The records: Begin

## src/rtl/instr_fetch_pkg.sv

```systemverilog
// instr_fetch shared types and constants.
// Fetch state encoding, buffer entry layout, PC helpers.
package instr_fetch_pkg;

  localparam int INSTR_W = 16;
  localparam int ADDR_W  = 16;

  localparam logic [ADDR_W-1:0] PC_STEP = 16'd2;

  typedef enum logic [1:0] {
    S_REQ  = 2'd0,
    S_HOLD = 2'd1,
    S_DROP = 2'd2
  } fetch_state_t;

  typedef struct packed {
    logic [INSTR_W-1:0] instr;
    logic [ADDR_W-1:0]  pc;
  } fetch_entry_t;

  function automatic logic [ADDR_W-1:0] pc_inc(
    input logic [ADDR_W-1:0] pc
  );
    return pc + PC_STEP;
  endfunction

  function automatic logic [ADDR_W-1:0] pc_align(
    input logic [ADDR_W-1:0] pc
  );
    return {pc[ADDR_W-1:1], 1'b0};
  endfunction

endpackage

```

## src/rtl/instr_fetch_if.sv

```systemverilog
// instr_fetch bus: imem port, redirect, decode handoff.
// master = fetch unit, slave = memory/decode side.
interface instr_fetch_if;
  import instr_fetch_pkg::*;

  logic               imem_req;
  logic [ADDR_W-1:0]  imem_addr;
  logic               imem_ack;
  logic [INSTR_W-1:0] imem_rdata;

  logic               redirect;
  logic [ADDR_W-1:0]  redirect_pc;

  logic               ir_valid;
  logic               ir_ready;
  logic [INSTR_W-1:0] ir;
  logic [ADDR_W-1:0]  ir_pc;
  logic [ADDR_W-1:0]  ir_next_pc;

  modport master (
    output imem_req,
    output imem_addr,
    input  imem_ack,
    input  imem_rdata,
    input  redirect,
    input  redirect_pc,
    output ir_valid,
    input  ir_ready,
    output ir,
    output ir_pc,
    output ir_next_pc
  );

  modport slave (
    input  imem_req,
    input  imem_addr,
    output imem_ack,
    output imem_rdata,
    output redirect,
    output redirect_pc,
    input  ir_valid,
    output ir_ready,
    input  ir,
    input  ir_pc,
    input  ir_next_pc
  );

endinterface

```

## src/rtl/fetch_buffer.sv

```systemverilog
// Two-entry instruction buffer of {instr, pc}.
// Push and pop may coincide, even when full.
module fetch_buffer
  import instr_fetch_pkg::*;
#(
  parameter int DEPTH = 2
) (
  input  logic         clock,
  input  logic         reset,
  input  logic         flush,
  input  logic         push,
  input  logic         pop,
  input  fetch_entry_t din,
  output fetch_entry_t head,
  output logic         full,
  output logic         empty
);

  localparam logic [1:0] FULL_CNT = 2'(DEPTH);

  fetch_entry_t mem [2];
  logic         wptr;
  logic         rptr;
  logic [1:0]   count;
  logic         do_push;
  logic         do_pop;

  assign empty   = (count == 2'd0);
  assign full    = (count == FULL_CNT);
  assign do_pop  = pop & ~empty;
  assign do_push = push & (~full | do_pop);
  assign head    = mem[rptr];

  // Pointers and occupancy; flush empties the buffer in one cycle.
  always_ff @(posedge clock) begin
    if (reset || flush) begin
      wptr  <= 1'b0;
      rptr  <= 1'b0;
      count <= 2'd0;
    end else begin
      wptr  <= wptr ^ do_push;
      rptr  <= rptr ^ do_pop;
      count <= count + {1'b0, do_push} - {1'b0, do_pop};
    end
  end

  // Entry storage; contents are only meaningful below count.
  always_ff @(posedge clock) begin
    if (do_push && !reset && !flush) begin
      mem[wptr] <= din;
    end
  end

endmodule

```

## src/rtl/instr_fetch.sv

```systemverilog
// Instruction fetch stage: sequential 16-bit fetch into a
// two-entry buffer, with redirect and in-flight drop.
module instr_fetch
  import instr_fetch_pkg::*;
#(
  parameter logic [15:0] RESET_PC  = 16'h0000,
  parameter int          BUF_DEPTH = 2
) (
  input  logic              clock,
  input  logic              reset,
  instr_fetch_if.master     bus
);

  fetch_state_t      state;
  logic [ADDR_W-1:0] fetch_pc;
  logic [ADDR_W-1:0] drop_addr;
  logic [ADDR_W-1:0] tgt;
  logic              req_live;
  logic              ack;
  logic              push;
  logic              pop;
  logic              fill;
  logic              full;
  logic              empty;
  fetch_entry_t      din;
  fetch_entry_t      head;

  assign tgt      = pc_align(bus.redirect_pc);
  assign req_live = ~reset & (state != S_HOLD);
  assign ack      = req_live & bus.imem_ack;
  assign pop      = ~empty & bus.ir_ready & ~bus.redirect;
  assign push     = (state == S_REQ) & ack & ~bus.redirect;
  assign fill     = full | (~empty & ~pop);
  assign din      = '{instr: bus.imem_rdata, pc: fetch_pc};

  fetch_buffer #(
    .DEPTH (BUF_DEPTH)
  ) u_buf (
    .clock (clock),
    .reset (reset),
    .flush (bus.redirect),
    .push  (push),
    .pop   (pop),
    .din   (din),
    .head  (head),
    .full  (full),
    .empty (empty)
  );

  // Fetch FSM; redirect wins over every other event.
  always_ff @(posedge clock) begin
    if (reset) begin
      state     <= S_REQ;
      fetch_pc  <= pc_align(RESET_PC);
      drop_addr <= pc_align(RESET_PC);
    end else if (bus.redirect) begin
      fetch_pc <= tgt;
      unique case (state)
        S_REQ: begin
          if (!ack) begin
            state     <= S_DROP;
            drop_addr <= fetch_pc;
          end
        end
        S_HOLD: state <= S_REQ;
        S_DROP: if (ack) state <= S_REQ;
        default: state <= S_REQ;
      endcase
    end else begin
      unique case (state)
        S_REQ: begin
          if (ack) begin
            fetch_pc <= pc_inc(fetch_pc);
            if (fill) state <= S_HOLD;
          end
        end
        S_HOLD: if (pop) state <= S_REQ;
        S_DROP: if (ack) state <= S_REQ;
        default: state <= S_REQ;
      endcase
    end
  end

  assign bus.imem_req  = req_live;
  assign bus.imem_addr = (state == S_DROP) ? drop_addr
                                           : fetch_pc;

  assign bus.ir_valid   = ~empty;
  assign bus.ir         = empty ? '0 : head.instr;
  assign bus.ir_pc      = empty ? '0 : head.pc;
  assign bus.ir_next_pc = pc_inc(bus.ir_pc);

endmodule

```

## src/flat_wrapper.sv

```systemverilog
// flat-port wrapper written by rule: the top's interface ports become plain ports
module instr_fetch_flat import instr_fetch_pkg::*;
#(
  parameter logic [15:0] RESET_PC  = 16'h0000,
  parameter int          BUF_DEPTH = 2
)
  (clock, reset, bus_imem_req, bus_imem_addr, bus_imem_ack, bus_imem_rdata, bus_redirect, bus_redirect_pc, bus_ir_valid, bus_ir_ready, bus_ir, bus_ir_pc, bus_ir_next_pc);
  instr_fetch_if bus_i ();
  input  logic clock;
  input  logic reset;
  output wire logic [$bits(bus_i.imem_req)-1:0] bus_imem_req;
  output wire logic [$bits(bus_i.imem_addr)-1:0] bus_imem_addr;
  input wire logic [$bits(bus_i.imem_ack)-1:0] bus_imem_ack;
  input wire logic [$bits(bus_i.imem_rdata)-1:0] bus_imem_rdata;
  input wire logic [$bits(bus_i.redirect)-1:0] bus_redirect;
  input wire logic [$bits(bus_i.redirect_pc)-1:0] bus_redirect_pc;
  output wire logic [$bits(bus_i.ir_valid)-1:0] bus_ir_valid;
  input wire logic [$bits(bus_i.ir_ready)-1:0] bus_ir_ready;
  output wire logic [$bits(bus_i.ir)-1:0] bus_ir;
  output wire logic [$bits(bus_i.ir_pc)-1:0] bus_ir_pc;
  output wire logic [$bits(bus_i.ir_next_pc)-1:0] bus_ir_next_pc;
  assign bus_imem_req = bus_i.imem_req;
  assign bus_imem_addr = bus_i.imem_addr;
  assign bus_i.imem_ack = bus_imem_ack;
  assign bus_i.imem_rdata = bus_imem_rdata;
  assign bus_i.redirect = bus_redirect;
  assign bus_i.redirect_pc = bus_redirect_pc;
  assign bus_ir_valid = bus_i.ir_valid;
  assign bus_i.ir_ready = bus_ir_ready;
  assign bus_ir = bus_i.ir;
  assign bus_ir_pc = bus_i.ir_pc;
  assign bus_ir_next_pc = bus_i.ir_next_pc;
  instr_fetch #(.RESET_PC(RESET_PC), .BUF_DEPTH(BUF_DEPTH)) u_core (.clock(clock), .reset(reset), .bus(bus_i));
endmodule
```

The records: End
The records: Begin

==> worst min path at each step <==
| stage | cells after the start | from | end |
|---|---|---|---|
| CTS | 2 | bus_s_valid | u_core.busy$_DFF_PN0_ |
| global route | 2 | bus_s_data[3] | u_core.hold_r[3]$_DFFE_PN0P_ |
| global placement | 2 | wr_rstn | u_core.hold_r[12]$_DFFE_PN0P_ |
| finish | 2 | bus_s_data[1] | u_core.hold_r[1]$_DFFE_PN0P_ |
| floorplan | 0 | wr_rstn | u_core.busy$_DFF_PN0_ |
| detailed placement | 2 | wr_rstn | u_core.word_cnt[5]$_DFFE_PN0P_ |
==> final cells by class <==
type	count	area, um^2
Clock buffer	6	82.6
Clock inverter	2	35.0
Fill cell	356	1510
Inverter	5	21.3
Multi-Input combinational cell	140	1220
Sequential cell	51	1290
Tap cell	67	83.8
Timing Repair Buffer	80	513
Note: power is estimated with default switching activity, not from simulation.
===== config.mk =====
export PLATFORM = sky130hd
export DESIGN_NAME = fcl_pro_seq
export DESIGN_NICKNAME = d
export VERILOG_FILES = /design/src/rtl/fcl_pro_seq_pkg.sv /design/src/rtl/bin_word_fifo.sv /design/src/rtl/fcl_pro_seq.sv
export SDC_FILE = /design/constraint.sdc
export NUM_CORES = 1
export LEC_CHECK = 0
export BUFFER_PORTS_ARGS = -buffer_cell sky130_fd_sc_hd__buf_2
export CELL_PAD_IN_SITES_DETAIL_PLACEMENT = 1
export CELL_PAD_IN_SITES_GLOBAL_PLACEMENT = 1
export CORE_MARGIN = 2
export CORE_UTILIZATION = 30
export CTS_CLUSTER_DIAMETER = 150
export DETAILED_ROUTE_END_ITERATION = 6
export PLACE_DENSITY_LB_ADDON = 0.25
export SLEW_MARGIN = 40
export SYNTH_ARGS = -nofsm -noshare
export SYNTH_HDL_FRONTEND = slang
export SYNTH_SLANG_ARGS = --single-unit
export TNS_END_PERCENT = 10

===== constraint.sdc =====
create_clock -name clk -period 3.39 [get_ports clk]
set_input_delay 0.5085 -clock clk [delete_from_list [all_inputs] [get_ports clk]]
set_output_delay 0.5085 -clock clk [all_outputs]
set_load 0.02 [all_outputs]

The records: End
The records: Begin

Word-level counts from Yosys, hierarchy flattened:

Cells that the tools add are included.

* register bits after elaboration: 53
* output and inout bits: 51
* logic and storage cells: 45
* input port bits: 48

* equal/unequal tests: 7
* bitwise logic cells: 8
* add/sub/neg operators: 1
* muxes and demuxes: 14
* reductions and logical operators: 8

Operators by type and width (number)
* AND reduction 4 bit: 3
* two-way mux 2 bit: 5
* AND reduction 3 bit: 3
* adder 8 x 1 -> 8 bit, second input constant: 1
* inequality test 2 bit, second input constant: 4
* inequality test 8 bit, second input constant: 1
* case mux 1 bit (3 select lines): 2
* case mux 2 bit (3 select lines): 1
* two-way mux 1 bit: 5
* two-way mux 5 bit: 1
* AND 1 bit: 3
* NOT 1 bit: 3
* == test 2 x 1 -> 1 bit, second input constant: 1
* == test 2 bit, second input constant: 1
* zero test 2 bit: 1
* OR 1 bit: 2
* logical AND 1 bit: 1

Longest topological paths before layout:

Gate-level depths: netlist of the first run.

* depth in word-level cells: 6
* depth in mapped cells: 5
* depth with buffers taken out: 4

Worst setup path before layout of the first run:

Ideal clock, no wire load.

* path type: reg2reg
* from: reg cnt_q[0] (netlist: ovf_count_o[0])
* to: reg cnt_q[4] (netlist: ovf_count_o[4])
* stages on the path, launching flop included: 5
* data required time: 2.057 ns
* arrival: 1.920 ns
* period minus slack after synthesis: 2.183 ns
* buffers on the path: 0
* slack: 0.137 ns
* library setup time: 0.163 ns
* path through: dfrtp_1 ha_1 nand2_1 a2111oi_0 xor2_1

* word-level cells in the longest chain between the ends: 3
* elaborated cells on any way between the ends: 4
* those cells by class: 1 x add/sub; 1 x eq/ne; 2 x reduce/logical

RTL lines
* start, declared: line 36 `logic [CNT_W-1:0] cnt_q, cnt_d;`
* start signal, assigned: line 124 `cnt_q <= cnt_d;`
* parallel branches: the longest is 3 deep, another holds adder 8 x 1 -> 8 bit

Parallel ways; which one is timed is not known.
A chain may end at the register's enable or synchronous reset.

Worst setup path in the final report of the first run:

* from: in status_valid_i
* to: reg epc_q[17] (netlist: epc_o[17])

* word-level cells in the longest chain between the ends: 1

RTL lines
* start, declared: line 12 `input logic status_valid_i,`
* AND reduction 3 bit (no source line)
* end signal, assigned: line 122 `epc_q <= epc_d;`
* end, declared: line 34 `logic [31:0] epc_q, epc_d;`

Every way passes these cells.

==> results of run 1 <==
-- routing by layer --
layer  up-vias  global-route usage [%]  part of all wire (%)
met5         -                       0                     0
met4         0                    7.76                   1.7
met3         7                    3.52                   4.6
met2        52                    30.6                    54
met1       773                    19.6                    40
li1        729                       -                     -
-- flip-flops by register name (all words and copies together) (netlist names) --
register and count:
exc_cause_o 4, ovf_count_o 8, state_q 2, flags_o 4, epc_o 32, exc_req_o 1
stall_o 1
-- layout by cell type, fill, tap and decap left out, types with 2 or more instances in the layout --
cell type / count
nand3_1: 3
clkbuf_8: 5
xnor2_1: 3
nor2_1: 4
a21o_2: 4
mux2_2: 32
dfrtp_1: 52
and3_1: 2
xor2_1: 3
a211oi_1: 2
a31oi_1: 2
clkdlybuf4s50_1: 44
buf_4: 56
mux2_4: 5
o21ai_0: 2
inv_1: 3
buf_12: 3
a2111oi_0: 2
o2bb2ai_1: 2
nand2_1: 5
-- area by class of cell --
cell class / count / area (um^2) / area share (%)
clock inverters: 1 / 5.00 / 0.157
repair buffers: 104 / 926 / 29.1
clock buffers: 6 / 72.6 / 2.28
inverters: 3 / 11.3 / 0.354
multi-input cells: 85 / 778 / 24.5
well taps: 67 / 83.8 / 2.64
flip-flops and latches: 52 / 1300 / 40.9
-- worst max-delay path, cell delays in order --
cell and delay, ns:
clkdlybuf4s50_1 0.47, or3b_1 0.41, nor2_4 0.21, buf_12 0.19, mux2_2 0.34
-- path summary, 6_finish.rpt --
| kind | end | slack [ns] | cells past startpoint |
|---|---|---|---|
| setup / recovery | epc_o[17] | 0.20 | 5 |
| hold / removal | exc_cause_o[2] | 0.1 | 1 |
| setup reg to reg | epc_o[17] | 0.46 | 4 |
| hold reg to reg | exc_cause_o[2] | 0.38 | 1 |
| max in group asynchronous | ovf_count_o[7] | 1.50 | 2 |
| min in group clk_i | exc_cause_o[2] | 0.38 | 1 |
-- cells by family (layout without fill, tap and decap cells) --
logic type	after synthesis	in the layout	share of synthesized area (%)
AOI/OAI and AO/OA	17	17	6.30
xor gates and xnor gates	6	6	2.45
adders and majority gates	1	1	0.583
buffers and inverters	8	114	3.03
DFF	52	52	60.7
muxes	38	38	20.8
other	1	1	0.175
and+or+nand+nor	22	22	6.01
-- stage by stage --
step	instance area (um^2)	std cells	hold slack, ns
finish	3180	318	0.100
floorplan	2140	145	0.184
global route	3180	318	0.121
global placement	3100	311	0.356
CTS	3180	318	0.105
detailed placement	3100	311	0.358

The records: End

[Problem details] Produce a word-for-word copy of everything above from the line holding "Longest topological paths" down to the line holding "path type: reg2reg", with both of those lines kept.

[Exercise output]
Longest topological paths before layout:

Gate-level depths: netlist of the first run.

* depth in word-level cells: 6
* depth in mapped cells: 5
* depth with buffers taken out: 4

Worst setup path before layout of the first run:

Ideal clock, no wire load.

* path type: reg2reg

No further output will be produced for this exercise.